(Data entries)

....

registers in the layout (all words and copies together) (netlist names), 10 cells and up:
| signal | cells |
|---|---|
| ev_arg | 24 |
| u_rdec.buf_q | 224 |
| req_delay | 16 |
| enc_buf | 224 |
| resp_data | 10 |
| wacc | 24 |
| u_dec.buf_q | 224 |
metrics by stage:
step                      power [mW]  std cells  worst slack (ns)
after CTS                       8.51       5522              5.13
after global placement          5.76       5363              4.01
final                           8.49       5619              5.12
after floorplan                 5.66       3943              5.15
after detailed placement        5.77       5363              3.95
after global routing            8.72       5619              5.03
Background: an optimization exercise with open tools, aiming at small area, a short achievable clock period and few clock cycles. Do not read the settings as production practice.
In this exercise RTL edits were held to simulation tests only and were not proved equivalent to the original.
Power figures rest on the tool's default switching activity, not on a simulated workload.

==> design/flow/design.v <==
module owc #(
    parameter [7:0] FAMILY_A = 8'h10,
    parameter [7:0] FAMILY_B = 8'h28
) (
    input             clk,
    input             rst,         
    input             cmd_valid,
    input      [15:0] cmd,
    output reg        rsp_valid,
    output     [15:0] rsp,
    output            bus_req,
    output     [1:0]  bus_op,      
    output            bus_wbit,
    input             bus_ack,
    input             bus_rbit
);
    localparam [2:0] C_OK = 3'd0, C_BUSEMPTY = 3'd1, C_ADDRCRC = 3'd2,
                     C_UNSUPPORTED = 3'd3, C_SPADCRC = 3'd4, C_NOMORE = 3'd5,
                     C_NODATA = 3'd6, C_ILLEGAL = 3'd7;
    localparam [1:0] PH_IDLE = 2'd0, PH_SEARCHING = 2'd1, PH_EXHAUSTED = 2'd2;
    localparam [2:0] ST_RESET = 3'b000, ST_ID = 3'b001, ST_CMP = 3'b101,
                     ST_CMD = 3'b010, ST_DIR = 3'b110;
    reg  [7:0]  crc_r;
    reg         ck, fd;
    reg  [1:0]  phase;
    reg  [6:0]  lastd;
    reg  [63:0] rom;       
    reg         romz;      
    reg  [71:0] bufr;      
    reg         ng;        
    reg  [15:0] mag;       
    reg         dv;        
    reg         busy;
    reg  [2:0]  st;
    reg  [6:0]  k;
    reg  [6:0]  last_zero;
    reg  [63:0] work;
    reg         id_bit;
    reg  [7:0]  crc_w;     
    reg  [7:0]  cacc;      
    reg  [3:0]  cp;
    reg         pend_s, pend_d;
    reg  [2:0]  rcode;
    reg  [7:0]  rdata;
    assign rsp      = {5'd0, rcode, rdata};
    assign bus_req  = busy;
    assign bus_op   = st[1:0];
    assign bus_wbit = st[2] ? work[63] : k[2];
    function [7:0] crc8_byte;
        input [7:0] c_in;
        input [7:0] b;
        reg   [7:0] c;
        integer n;
        begin
            c = c_in ^ b;
            for (n = 0; n < 8; n = n + 1)
                c = c[0] ? ((c >> 1) ^ 8'h8C) : (c >> 1);
            crc8_byte = c;
        end
    endfunction
    wire [3:0] opc = cmd[15:12];
    wire [3:0] fa  = cmd[11:8];
    wire [7:0] fd8 = cmd[7:0];
    wire a0 = (fa == 4'd0);
    wire d0 = (fd8 == 8'd0);
    wire addr_mapped = (fd8[7:3] == 5'b00000) ||
                       (fd8[7:3] == 5'b00010) ||
                       (fd8[7:4] == 4'h2 && (fd8[3:0] <= 4'd8)) ||
                       (fd8[7:3] == 5'b00110);
    reg legal;
    always @* begin
        case (opc)
            4'h0, 4'h1, 4'h3, 4'h4, 4'h5, 4'h6: legal = a0 && d0;
            4'h2, 4'h7:                         legal = a0;
            4'h8:                               legal = (fa <= 4'd8);
            4'h9:                               legal = a0 && addr_mapped;
            default:                            legal = 1'b0;
        endcase
    end
    wire take = cmd_valid && !busy && !pend_s && !pend_d;
    wire go   = take && legal;
    wire wrb  = go && (opc == 4'h8);
    wire       rd_cmd  = cmd_valid && (opc == 4'h9);
    wire [3:0] bsel    = rd_cmd ? fd8[3:0] : {1'b0, cp[2:0]};
    wire [7:0] buf_sel = bsel[3] ? bufr[71:64] : bufr[8*bsel[2:0] +: 8];
    wire       restart = wrb && !fa[3] && (fa <= cp);
    wire       sp_rdy  = cp[3];
    wire       sp_ok   = (cacc == bufr[71:64]);
    wire [11:0] whole = mag[15:4];
    wire [3:0]  fq    = mag[3:0];
    reg [3:0] f1, f0;
    always @* begin
        case (fq)
            4'd0:  begin f1 = 4'd0; f0 = 4'd0; end
            4'd1:  begin f1 = 4'd0; f0 = 4'd6; end
            4'd2:  begin f1 = 4'd1; f0 = 4'd2; end
            4'd3:  begin f1 = 4'd1; f0 = 4'd8; end
            4'd4:  begin f1 = 4'd2; f0 = 4'd5; end
            4'd5:  begin f1 = 4'd3; f0 = 4'd1; end
            4'd6:  begin f1 = 4'd3; f0 = 4'd7; end
            4'd7:  begin f1 = 4'd4; f0 = 4'd3; end
            4'd8:  begin f1 = 4'd5; f0 = 4'd0; end
            4'd9:  begin f1 = 4'd5; f0 = 4'd6; end
            4'd10: begin f1 = 4'd6; f0 = 4'd2; end
            4'd11: begin f1 = 4'd6; f0 = 4'd8; end
            4'd12: begin f1 = 4'd7; f0 = 4'd5; end
            4'd13: begin f1 = 4'd8; f0 = 4'd1; end
            4'd14: begin f1 = 4'd8; f0 = 4'd7; end
            default: begin f1 = 4'd9; f0 = 4'd3; end
        endcase
    end
    wire [6:0] frac = {3'd0, f1} * 7'd10 + {3'd0, f0};
    function [3:0] add3;
        input [3:0] x;
        case (x)
            4'd5: add3 = 4'd8;  4'd6: add3 = 4'd9;  4'd7: add3 = 4'd10;
            4'd8: add3 = 4'd11; 4'd9: add3 = 4'd12; 4'd10: add3 = 4'd13;
            4'd11: add3 = 4'd14; 4'd12: add3 = 4'd15; 4'd13: add3 = 4'd0;
            4'd14: add3 = 4'd1; 4'd15: add3 = 4'd2;
            default: add3 = x;
        endcase
    endfunction
    reg [15:0] bcd;
    integer b, q;
    always @* begin
        bcd = 16'd0;
        for (b = 11; b >= 0; b = b - 1) begin
            for (q = 0; q < 4; q = q + 1)
                bcd[4*q +: 4] = add3(bcd[4*q +: 4]);
            bcd = {bcd[14:0], whole[b]};
        end
    end
    wire [3:0] w0 = bcd[3:0], w1 = bcd[7:4], w2 = bcd[11:8], w3 = bcd[15:12];
    wire [2:0] nd1  = (w3 != 4'd0) ? 3'd3 : (w2 != 4'd0) ? 3'd2 :
                      (w1 != 4'd0) ? 3'd1 : 3'd0;               
    wire [3:0] tlen = dv ? ({1'b0, nd1} + 4'd4 + {3'd0, ng}) : 4'd0;
    wire [2:0] tj = fd8[2:0];
    wire [3:0] rpos = tlen - 4'd1 - {1'b0, tj};                 
    reg  [7:0] tch;
    always @* begin
        if ({1'b0, tj} >= tlen)       tch = 8'h00;
        else if (ng && tj == 3'd0)    tch = 8'h2D;
        else begin
            case (rpos[2:0])
                3'd0: tch = {4'h3, f0};
                3'd1: tch = {4'h3, f1};
                3'd2: tch = 8'h2E;
                3'd3: tch = {4'h3, w0};
                3'd4: tch = {4'h3, w1};
                3'd5: tch = {4'h3, w2};
                default: tch = {4'h3, w3};
            endcase
        end
    end
    wire [15:0] nraw = bufr[15:0];
    wire        nneg = nraw[15];
    wire [15:0] nmag = nneg ? (16'd0 - nraw) : nraw;
    wire signed [16:0] sraw = {nneg, nraw};
    wire ge1000 = nneg ? (sraw <= -17'sd16000) : (sraw >= 17'sd16000);
    wire ge100  = nneg ? (sraw <= -17'sd1600)  : (sraw >= 17'sd1600);
    wire ge10   = nneg ? (sraw <= -17'sd160)   : (sraw >= 17'sd160);
    wire [3:0] ntlen = 4'd4 + {3'd0, ge10} + {3'd0, ge100} + {3'd0, ge1000} + {3'd0, nneg};
    reg [7:0] rd_data;
    always @* begin
        rd_data = 8'h00;
        case (fd8[5:4])
            2'd0: case (fd8[2:0])
                3'd0: rd_data = crc_r;
                3'd1: rd_data = {5'd0, ng, fd, ck};
                3'd2: rd_data = {6'd0, phase};
                3'd3: rd_data = {1'b0, lastd};
                3'd4: rd_data = whole[7:0];
                3'd5: rd_data = {4'd0, whole[11:8]};
                3'd6: rd_data = {1'b0, frac};
                default: rd_data = {4'd0, tlen};
            endcase
            2'd1: rd_data = romz ? 8'h00 : rom[8*fd8[2:0] +: 8];
            2'd2: rd_data = buf_sel;
            default: rd_data = tch;
        endcase
    end
    wire disc = !id_bit && !bus_rbit;
    wire dir  = !disc ? id_bit :
                (k < lastd) ? work[0] :
                (k == lastd);
    wire step = busy && bus_ack;
    always @(posedge clk) begin
        if (rst) begin
            crc_r     <= 8'h00;
            ck        <= 1'b0;
            fd        <= 1'b0;
            phase     <= PH_IDLE;
            lastd     <= 7'd0;
            romz      <= 1'b1;
            bufr      <= 72'd0;
            ng        <= 1'b0;
            mag       <= 16'd0;
            dv        <= 1'b0;
            busy      <= 1'b0;
            st        <= ST_RESET;
            cacc      <= 8'h00;
            cp        <= 4'd8;
            pend_s    <= 1'b0;
            pend_d    <= 1'b0;
            rsp_valid <= 1'b0;
        end else begin
            rsp_valid <= 1'b0;
            if (restart) begin
                cacc <= 8'h00;
                cp   <= 4'd0;
            end else if (!sp_rdy && !rd_cmd) begin
                cacc <= crc8_byte(cacc, buf_sel);
                cp   <= cp + 4'd1;
            end
            if (busy) begin
                if (step) begin
                    case (st)
                        ST_RESET: begin
                            if (!bus_rbit) begin
                                phase     <= PH_EXHAUSTED;
                                lastd     <= 7'd0;
                                fd        <= 1'b0;
                                busy      <= 1'b0;
                                rsp_valid <= 1'b1;
                                rcode     <= C_BUSEMPTY;
                                rdata     <= 8'h00;
                            end else begin
                                st <= ST_CMD;
                                k  <= 7'd0;
                            end
                        end
                        ST_CMD: begin
                            if (k[2:0] == 3'd7) begin
                                st        <= ST_ID;
                                k         <= 7'd1;
                                last_zero <= 7'd0;
                                crc_w     <= 8'h00;
                            end else begin
                                k <= k + 7'd1;
                            end
                        end
                        ST_ID: begin
                            id_bit <= bus_rbit;
                            st     <= ST_CMP;
                        end
                        ST_CMP: begin
                            work <= {dir, work[63:1]};
                            if (id_bit && bus_rbit) begin
                                phase     <= PH_EXHAUSTED;
                                lastd     <= 7'd0;
                                fd        <= 1'b0;
                                busy      <= 1'b0;
                                rsp_valid <= 1'b1;
                                rcode     <= C_BUSEMPTY;
                                rdata     <= 8'h00;
                            end else begin
                                if (disc && !dir)
                                    last_zero <= k;
                                if (k <= 7'd56)
                                    crc_w <= {1'b0, crc_w[7:1]} ^ ((crc_w[0] ^ dir) ? 8'h8C : 8'h00);
                                st <= ST_DIR;
                            end
                        end
                        default: begin  
                            if (k[6]) begin
                                rom       <= work;
                                romz      <= 1'b0;
                                lastd     <= last_zero;
                                phase     <= (last_zero == 7'd0) ? PH_EXHAUSTED : PH_SEARCHING;
                                fd        <= 1'b1;
                                busy      <= 1'b0;
                                rsp_valid <= 1'b1;
                                rcode     <= C_OK;
                                rdata     <= work[7:0];
                            end else begin
                                k  <= k + 7'd1;
                                st <= ST_ID;
                            end
                        end
                    endcase
                end
            end else if (pend_s || pend_d) begin
                if (sp_rdy) begin
                    pend_s    <= 1'b0;
                    pend_d    <= 1'b0;
                    rsp_valid <= 1'b1;
                    ck        <= sp_ok;
                    if (pend_d) begin
                        dv    <= sp_ok;
                        ng    <= sp_ok & nneg;
                        mag   <= sp_ok ? nmag : 16'd0;
                        rcode <= sp_ok ? C_OK : C_SPADCRC;
                        rdata <= sp_ok ? {4'd0, ntlen} : cacc;
                    end else begin
                        rcode <= sp_ok ? C_OK : C_SPADCRC;
                        rdata <= cacc;
                    end
                end
            end else if (cmd_valid) begin
                rsp_valid <= 1'b1;
                rcode     <= C_OK;
                rdata     <= 8'h00;
                if (!legal) begin
                    rcode <= C_ILLEGAL;
                end else begin
                    case (opc)
                        4'h1: crc_r <= 8'h00;                                
                        4'h2: begin                                          
                            crc_r <= crc8_byte(crc_r, fd8);
                            rdata <= crc8_byte(crc_r, fd8);
                        end
                        4'h3: begin                                          
                            if (!fd) begin
                                ck    <= 1'b0;
                                rcode <= C_NODATA;
                            end else begin
                                ck    <= (crc_w == rom[63:56]);
                                rcode <= (crc_w == rom[63:56]) ? C_OK : C_ADDRCRC;
                                rdata <= crc_w;
                            end
                        end
                        4'h4: begin                                          
                            if (sp_rdy) begin
                                ck    <= sp_ok;
                                rcode <= sp_ok ? C_OK : C_SPADCRC;
                                rdata <= cacc;
                            end else begin
                                rsp_valid <= 1'b0;
                                pend_s    <= 1'b1;
                            end
                        end
                        4'h5: begin                                          
                            phase <= PH_IDLE;
                            lastd <= 7'd0;
                            fd    <= 1'b0;
                        end
                        4'h6: begin                                          
                            if (phase == PH_EXHAUSTED) begin
                                fd    <= 1'b0;
                                rcode <= C_NOMORE;
                            end else begin
                                rsp_valid <= 1'b0;
                                busy      <= 1'b1;
                                st        <= ST_RESET;
                            end
                        end
                        4'h7: begin                                          
                            if (fd8 != FAMILY_A && fd8 != FAMILY_B) begin
                                ck    <= 1'b0;
                                dv    <= 1'b0;
                                ng    <= 1'b0;
                                mag   <= 16'd0;
                                rcode <= C_UNSUPPORTED;
                                rdata <= fd8;
                            end else if (sp_rdy) begin
                                ck    <= sp_ok;
                                dv    <= sp_ok;
                                ng    <= sp_ok & nneg;
                                mag   <= sp_ok ? nmag : 16'd0;
                                rcode <= sp_ok ? C_OK : C_SPADCRC;
                                rdata <= sp_ok ? {4'd0, ntlen} : cacc;
                            end else begin
                                rsp_valid <= 1'b0;
                                pend_d    <= 1'b1;
                            end
                        end
                        4'h8: begin                                          
                            bufr[8*fa +: 8] <= fd8;
                            rdata <= fd8;
                        end
                        4'h9: rdata <= rd_data;                              
                        default: ;
                    endcase
                end
            end
        end
    end
endmodule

....

Beginning with the line that has "4'h1: crc_r <= 8'h00;" and ending with the line that has "4'h3: begin", set down the lines above exactly and include no others.

* **Answer to this task**
                        4'h1: crc_r <= 8'h00;                                
                        4'h2: begin                                          
                            crc_r <= crc8_byte(crc_r, fd8);
                            rdata <= crc8_byte(crc_r, fd8);
                        end
                        4'h3: begin                                          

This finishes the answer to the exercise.